[[ Extracted information, beginning ]]

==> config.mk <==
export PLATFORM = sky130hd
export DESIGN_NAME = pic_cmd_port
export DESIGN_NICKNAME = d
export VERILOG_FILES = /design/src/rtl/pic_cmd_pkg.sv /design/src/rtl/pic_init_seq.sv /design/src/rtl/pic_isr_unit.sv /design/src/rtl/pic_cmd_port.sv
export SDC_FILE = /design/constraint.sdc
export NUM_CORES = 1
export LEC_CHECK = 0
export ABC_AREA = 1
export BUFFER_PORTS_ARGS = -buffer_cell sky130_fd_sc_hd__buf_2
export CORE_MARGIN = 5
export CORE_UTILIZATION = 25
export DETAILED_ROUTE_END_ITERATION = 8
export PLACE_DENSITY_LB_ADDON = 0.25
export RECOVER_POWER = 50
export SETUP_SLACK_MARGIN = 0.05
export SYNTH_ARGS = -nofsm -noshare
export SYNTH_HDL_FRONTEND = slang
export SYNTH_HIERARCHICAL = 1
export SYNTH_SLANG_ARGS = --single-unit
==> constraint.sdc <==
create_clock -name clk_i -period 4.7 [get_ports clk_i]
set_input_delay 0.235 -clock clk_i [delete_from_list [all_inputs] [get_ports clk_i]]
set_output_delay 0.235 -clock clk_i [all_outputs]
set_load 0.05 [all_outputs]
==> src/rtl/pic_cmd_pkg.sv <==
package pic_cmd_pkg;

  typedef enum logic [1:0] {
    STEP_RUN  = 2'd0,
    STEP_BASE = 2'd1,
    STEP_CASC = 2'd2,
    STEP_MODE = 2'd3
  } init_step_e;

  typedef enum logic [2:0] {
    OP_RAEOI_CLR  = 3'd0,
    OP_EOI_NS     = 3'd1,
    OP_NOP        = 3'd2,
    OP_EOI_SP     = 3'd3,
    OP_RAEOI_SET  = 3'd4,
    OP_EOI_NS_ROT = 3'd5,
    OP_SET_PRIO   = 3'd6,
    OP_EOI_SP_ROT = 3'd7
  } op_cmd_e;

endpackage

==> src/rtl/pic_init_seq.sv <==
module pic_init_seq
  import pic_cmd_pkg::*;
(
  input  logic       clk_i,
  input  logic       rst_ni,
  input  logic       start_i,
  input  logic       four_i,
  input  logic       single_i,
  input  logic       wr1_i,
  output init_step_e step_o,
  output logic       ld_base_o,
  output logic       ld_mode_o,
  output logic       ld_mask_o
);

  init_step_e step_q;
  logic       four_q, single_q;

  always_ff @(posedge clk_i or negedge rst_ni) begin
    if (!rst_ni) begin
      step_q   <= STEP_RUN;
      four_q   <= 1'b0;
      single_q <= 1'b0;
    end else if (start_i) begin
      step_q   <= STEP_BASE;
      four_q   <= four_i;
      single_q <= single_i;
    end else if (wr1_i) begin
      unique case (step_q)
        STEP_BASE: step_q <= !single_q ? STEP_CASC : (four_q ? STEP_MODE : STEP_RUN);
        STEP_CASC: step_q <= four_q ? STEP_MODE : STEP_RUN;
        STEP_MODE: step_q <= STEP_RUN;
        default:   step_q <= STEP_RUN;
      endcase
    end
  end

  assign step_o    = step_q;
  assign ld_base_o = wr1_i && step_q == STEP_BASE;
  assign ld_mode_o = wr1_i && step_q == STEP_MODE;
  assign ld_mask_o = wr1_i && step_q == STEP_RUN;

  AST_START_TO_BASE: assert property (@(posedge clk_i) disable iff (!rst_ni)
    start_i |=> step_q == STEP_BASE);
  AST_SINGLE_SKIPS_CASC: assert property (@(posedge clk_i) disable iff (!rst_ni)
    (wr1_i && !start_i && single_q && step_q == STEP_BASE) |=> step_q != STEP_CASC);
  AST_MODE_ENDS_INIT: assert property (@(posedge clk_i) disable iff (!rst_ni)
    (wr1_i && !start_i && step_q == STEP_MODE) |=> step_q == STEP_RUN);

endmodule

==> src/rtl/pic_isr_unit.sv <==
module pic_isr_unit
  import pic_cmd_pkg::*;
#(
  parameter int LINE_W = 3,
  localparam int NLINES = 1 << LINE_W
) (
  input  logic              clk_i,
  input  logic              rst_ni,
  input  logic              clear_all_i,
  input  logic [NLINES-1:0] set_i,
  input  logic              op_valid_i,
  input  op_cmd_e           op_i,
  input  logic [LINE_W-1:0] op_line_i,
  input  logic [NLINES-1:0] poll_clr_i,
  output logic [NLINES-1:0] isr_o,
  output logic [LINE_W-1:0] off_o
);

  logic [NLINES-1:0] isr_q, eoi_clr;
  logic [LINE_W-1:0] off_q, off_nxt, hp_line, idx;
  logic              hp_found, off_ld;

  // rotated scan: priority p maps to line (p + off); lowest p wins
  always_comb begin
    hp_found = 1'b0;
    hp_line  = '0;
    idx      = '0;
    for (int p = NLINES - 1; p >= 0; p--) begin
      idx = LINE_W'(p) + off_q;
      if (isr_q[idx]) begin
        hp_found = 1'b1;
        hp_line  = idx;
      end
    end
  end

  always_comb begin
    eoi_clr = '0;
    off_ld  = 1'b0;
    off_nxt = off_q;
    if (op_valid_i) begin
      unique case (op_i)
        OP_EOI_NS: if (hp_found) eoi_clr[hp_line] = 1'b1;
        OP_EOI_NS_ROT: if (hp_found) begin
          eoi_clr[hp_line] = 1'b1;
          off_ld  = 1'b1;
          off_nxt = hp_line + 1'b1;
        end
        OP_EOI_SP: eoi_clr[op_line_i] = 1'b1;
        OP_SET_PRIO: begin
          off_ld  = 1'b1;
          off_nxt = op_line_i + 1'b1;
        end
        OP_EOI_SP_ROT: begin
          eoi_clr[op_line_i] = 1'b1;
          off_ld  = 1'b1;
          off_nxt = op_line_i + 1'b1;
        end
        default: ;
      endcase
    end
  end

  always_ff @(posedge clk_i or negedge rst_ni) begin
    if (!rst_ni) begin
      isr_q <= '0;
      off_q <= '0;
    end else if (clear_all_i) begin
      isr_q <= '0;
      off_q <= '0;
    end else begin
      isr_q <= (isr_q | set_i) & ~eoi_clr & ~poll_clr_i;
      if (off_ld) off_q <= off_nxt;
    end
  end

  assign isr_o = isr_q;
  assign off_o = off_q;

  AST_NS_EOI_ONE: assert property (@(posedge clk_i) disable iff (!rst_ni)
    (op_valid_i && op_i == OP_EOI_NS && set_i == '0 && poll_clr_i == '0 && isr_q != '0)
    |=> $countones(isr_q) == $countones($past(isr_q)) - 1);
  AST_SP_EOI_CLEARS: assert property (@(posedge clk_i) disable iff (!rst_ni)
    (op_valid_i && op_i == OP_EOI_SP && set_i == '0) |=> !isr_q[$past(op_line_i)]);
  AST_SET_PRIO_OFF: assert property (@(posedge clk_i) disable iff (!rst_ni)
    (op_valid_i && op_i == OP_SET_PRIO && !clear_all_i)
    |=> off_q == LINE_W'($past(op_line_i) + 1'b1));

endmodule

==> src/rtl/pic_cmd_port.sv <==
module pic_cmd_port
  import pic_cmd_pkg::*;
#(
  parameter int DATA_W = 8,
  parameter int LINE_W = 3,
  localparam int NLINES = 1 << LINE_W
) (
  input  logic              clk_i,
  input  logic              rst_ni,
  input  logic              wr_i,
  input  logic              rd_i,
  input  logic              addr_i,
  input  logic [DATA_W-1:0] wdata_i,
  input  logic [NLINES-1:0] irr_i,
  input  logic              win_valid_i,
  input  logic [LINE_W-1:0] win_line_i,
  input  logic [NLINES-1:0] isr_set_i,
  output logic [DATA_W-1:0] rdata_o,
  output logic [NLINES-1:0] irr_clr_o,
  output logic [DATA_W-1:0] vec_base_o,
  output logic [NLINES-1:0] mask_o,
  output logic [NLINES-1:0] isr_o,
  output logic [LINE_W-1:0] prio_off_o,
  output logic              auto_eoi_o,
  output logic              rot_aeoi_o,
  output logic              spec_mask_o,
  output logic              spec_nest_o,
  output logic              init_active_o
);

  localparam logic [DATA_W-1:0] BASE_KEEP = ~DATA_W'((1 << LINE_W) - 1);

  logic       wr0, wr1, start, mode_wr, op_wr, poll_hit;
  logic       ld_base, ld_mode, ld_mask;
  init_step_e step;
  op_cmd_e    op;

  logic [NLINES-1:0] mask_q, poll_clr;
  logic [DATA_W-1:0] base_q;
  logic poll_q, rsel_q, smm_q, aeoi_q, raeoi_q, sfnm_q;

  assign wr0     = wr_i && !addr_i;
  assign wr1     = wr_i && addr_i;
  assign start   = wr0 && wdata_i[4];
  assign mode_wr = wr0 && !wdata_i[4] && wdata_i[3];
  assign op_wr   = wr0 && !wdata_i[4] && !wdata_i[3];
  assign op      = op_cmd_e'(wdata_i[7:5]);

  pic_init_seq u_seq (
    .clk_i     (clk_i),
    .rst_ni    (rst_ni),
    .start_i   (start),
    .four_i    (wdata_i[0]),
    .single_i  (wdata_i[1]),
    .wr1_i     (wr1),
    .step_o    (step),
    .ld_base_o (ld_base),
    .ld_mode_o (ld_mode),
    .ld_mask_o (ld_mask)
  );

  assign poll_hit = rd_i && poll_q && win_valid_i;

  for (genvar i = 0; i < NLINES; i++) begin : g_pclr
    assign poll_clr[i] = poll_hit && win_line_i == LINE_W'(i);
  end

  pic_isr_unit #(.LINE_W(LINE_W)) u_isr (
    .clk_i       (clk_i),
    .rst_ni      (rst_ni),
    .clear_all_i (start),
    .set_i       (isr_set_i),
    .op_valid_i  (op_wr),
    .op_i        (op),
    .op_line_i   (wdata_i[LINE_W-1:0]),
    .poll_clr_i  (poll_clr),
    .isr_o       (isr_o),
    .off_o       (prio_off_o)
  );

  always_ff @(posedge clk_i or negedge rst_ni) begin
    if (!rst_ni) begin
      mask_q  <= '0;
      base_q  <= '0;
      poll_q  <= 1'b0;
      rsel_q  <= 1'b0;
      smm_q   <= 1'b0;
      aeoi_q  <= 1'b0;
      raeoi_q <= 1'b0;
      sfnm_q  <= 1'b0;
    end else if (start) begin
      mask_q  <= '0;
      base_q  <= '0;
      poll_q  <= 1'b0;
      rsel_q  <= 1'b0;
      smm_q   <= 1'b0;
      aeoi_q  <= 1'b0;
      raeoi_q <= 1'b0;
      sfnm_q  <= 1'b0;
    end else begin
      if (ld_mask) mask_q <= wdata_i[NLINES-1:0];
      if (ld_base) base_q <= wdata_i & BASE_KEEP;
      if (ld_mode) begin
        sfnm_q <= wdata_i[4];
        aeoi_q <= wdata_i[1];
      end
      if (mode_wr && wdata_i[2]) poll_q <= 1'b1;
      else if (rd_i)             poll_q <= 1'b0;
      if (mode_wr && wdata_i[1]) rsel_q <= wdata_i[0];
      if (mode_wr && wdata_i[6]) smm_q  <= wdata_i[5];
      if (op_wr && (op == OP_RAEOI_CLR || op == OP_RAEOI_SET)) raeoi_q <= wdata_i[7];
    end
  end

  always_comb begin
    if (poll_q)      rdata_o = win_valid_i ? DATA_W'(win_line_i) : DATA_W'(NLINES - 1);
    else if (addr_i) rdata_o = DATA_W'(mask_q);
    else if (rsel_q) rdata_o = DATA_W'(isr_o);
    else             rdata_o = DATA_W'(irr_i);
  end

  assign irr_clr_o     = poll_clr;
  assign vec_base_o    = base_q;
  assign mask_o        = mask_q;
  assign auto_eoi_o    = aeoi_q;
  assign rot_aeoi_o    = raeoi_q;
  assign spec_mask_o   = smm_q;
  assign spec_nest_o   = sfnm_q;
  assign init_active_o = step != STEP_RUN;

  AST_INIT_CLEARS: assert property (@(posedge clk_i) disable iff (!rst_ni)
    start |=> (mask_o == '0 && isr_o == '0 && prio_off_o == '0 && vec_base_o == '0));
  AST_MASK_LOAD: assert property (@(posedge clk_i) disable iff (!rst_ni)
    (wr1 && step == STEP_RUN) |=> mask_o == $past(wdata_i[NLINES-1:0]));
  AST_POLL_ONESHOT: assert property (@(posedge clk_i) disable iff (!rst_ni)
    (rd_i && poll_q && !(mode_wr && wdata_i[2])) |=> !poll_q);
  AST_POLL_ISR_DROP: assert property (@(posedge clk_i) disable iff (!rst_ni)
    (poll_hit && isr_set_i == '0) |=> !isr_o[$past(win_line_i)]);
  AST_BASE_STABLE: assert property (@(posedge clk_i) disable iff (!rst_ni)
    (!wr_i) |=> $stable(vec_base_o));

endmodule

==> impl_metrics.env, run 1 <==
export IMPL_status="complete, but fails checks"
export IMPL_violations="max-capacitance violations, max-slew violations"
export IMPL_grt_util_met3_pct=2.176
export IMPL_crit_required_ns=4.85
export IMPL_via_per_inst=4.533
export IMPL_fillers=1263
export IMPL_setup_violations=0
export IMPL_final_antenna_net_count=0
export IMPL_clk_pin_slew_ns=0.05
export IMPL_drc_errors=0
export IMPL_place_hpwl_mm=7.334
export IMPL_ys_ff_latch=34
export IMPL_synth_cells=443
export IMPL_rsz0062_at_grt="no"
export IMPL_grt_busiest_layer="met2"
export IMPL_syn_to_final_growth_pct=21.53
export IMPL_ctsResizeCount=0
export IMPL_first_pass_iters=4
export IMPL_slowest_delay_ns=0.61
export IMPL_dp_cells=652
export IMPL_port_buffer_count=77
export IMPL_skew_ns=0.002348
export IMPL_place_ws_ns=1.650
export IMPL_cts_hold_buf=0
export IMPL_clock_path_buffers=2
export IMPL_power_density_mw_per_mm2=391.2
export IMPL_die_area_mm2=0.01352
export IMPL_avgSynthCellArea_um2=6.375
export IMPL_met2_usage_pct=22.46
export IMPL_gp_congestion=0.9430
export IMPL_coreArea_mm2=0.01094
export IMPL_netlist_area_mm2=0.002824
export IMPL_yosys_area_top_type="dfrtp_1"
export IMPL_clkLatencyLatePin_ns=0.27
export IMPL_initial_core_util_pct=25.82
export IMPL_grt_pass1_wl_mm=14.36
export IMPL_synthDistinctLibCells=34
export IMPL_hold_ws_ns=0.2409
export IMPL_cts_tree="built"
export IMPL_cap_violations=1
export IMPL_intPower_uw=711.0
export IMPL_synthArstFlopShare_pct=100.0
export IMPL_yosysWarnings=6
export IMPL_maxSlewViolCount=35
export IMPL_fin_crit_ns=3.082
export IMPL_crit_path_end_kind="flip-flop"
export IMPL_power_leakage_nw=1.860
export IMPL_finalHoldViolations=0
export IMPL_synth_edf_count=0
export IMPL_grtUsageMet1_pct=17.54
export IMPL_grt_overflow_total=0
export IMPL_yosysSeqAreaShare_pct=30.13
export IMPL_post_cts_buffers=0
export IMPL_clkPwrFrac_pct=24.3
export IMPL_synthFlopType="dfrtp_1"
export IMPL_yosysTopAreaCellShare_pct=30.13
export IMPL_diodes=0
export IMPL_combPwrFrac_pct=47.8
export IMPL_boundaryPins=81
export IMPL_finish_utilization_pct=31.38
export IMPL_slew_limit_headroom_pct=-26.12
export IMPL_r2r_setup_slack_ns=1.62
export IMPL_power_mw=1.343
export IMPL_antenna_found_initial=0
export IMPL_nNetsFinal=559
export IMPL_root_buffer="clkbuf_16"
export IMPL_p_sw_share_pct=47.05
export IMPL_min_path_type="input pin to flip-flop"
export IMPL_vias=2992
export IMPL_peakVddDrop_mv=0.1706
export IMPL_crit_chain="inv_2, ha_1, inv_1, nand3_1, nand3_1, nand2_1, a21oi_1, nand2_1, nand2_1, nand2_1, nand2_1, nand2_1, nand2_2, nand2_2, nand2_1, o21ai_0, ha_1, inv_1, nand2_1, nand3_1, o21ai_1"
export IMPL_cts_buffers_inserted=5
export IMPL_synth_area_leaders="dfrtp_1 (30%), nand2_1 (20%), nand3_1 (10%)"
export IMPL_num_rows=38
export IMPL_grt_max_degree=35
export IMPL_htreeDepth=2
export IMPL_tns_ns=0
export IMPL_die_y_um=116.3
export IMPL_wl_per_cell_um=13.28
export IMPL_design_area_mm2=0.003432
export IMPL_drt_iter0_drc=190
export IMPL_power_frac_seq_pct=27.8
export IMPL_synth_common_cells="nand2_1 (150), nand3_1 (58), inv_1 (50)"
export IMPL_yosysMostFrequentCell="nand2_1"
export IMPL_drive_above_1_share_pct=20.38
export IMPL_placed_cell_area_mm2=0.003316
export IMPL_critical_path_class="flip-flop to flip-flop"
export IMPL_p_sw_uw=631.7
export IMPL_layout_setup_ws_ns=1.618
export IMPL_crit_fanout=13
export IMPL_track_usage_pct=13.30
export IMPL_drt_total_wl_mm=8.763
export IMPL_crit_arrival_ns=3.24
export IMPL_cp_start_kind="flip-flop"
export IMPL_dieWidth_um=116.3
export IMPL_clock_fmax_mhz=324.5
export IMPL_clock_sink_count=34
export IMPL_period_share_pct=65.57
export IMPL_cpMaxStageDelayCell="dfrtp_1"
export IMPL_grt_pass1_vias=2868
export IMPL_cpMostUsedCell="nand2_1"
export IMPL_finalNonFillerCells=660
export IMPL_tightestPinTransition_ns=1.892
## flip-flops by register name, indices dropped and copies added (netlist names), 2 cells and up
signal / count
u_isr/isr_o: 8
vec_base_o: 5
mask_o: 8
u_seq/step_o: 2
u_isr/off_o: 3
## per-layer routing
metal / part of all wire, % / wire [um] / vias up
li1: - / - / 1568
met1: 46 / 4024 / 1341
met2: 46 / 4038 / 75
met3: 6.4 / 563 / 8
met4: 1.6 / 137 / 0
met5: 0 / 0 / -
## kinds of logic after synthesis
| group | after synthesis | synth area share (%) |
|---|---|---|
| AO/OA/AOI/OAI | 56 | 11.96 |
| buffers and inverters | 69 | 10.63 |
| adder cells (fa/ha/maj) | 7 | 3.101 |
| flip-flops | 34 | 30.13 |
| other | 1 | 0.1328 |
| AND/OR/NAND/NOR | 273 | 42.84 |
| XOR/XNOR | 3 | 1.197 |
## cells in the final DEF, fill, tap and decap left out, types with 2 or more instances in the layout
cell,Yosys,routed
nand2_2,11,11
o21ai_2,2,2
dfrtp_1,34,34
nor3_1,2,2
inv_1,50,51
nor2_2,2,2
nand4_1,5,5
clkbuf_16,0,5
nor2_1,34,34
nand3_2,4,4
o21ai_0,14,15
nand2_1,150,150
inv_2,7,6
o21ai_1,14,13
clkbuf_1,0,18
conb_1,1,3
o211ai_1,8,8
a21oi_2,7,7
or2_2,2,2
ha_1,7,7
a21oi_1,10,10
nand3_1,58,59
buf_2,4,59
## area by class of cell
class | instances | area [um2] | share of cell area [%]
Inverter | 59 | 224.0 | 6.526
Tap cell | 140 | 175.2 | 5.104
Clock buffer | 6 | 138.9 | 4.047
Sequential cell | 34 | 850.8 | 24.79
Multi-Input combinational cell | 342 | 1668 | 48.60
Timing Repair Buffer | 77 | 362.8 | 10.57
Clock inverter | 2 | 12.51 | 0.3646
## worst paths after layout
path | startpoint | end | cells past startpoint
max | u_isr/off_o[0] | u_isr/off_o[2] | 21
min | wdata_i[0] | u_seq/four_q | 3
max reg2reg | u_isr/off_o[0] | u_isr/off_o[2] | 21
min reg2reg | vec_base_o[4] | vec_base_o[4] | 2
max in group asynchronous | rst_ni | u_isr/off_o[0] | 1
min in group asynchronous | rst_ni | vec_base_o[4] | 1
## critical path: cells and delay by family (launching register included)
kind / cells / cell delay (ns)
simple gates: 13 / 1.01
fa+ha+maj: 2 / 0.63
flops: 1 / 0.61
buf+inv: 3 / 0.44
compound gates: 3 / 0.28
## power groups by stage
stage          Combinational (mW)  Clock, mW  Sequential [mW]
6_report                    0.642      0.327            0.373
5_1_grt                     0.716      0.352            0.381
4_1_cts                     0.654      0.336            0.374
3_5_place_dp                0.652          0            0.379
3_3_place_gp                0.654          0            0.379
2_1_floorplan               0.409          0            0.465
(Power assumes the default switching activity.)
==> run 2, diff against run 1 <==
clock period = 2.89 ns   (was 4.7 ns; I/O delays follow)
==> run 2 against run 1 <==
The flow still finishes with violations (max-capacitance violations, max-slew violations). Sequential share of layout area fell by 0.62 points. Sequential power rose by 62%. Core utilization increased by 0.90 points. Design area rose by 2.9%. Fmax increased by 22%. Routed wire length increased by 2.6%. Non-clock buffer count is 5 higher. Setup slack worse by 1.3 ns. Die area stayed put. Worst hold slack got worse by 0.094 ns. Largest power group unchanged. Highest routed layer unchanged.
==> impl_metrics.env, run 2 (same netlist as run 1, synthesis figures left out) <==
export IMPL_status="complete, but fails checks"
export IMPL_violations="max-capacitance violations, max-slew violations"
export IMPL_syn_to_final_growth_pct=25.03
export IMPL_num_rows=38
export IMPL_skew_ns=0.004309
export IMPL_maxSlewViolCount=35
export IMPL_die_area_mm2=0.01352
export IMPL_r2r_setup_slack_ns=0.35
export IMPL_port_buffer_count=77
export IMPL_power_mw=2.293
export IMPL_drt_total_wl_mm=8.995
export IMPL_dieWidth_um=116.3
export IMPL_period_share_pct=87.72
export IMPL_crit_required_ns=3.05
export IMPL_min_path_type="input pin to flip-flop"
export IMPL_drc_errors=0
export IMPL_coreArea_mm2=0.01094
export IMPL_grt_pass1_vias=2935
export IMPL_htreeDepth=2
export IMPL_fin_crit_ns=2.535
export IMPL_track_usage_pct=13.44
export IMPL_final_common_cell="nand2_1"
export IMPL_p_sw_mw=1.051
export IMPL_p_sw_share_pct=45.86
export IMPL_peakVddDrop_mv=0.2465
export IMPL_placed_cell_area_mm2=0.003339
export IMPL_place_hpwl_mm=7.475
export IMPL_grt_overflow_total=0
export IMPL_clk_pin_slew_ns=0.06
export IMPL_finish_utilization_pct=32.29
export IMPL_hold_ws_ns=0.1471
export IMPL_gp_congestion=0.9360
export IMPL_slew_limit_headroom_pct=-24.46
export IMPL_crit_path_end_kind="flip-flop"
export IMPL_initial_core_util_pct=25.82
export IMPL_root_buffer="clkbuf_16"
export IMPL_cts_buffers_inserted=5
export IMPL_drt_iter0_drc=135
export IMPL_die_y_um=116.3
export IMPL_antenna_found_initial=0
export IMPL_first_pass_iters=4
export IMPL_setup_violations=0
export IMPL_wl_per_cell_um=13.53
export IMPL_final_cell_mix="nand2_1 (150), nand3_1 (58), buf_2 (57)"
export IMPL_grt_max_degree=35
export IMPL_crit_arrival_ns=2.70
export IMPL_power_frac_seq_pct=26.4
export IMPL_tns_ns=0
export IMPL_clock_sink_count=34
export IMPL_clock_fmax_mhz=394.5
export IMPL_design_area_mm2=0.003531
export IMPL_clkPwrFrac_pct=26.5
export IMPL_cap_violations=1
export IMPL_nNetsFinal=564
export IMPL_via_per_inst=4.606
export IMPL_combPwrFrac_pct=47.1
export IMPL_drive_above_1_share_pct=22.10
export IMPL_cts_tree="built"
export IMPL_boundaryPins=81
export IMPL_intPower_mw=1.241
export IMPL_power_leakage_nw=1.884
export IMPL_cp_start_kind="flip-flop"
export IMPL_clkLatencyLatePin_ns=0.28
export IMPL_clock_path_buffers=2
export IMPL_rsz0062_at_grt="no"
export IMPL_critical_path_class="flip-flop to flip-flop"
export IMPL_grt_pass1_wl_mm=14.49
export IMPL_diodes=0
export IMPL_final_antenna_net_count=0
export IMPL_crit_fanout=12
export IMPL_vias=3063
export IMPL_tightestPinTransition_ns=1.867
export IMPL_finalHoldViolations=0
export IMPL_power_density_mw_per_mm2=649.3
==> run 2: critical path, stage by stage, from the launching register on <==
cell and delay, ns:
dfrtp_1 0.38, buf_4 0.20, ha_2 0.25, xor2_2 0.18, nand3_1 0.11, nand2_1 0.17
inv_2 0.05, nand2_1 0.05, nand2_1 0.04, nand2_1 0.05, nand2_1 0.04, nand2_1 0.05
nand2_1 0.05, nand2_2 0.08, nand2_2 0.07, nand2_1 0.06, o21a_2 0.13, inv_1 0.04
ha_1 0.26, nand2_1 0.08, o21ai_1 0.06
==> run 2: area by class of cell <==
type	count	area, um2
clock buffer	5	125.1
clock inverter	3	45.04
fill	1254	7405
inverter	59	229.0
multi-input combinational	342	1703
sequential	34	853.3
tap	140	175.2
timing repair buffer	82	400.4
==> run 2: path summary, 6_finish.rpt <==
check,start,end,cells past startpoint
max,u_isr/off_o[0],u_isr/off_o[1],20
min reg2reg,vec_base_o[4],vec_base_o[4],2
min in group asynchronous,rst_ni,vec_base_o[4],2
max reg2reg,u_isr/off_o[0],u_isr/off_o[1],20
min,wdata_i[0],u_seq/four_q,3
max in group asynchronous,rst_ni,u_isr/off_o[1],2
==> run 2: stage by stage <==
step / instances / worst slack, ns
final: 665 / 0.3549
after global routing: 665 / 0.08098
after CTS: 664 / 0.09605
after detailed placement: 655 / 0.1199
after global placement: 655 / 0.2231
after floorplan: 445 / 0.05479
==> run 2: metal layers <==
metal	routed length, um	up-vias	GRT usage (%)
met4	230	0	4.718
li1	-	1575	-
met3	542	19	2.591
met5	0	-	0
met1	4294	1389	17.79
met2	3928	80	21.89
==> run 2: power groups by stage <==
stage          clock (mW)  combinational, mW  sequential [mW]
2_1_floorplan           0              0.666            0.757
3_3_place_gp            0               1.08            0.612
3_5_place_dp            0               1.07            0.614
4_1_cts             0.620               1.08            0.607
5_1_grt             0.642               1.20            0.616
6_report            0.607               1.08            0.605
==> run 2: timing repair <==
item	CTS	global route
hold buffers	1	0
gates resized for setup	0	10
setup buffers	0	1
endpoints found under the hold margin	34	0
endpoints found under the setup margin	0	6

[[ Extracted information, end ]]

### What needs to be done
Beginning with the line holding "nand3_2,4,4" and ending with the line holding "min reg2reg |", write out the stretch of material above exactly; add no further lines.

### Output for this task
nand3_2,4,4
o21ai_0,14,15
nand2_1,150,150
inv_2,7,6
o21ai_1,14,13
clkbuf_1,0,18
conb_1,1,3
o211ai_1,8,8
a21oi_2,7,7
or2_2,2,2
ha_1,7,7
a21oi_1,10,10
nand3_1,58,59
buf_2,4,59
## area by class of cell
class | instances | area [um2] | share of cell area [%]
Inverter | 59 | 224.0 | 6.526
Tap cell | 140 | 175.2 | 5.104
Clock buffer | 6 | 138.9 | 4.047
Sequential cell | 34 | 850.8 | 24.79
Multi-Input combinational cell | 342 | 1668 | 48.60
Timing Repair Buffer | 77 | 362.8 | 10.57
Clock inverter | 2 | 12.51 | 0.3646
## worst paths after layout
path | startpoint | end | cells past startpoint
max | u_isr/off_o[0] | u_isr/off_o[2] | 21
min | wdata_i[0] | u_seq/four_q | 3
max reg2reg | u_isr/off_o[0] | u_isr/off_o[2] | 21
min reg2reg | vec_base_o[4] | vec_base_o[4] | 2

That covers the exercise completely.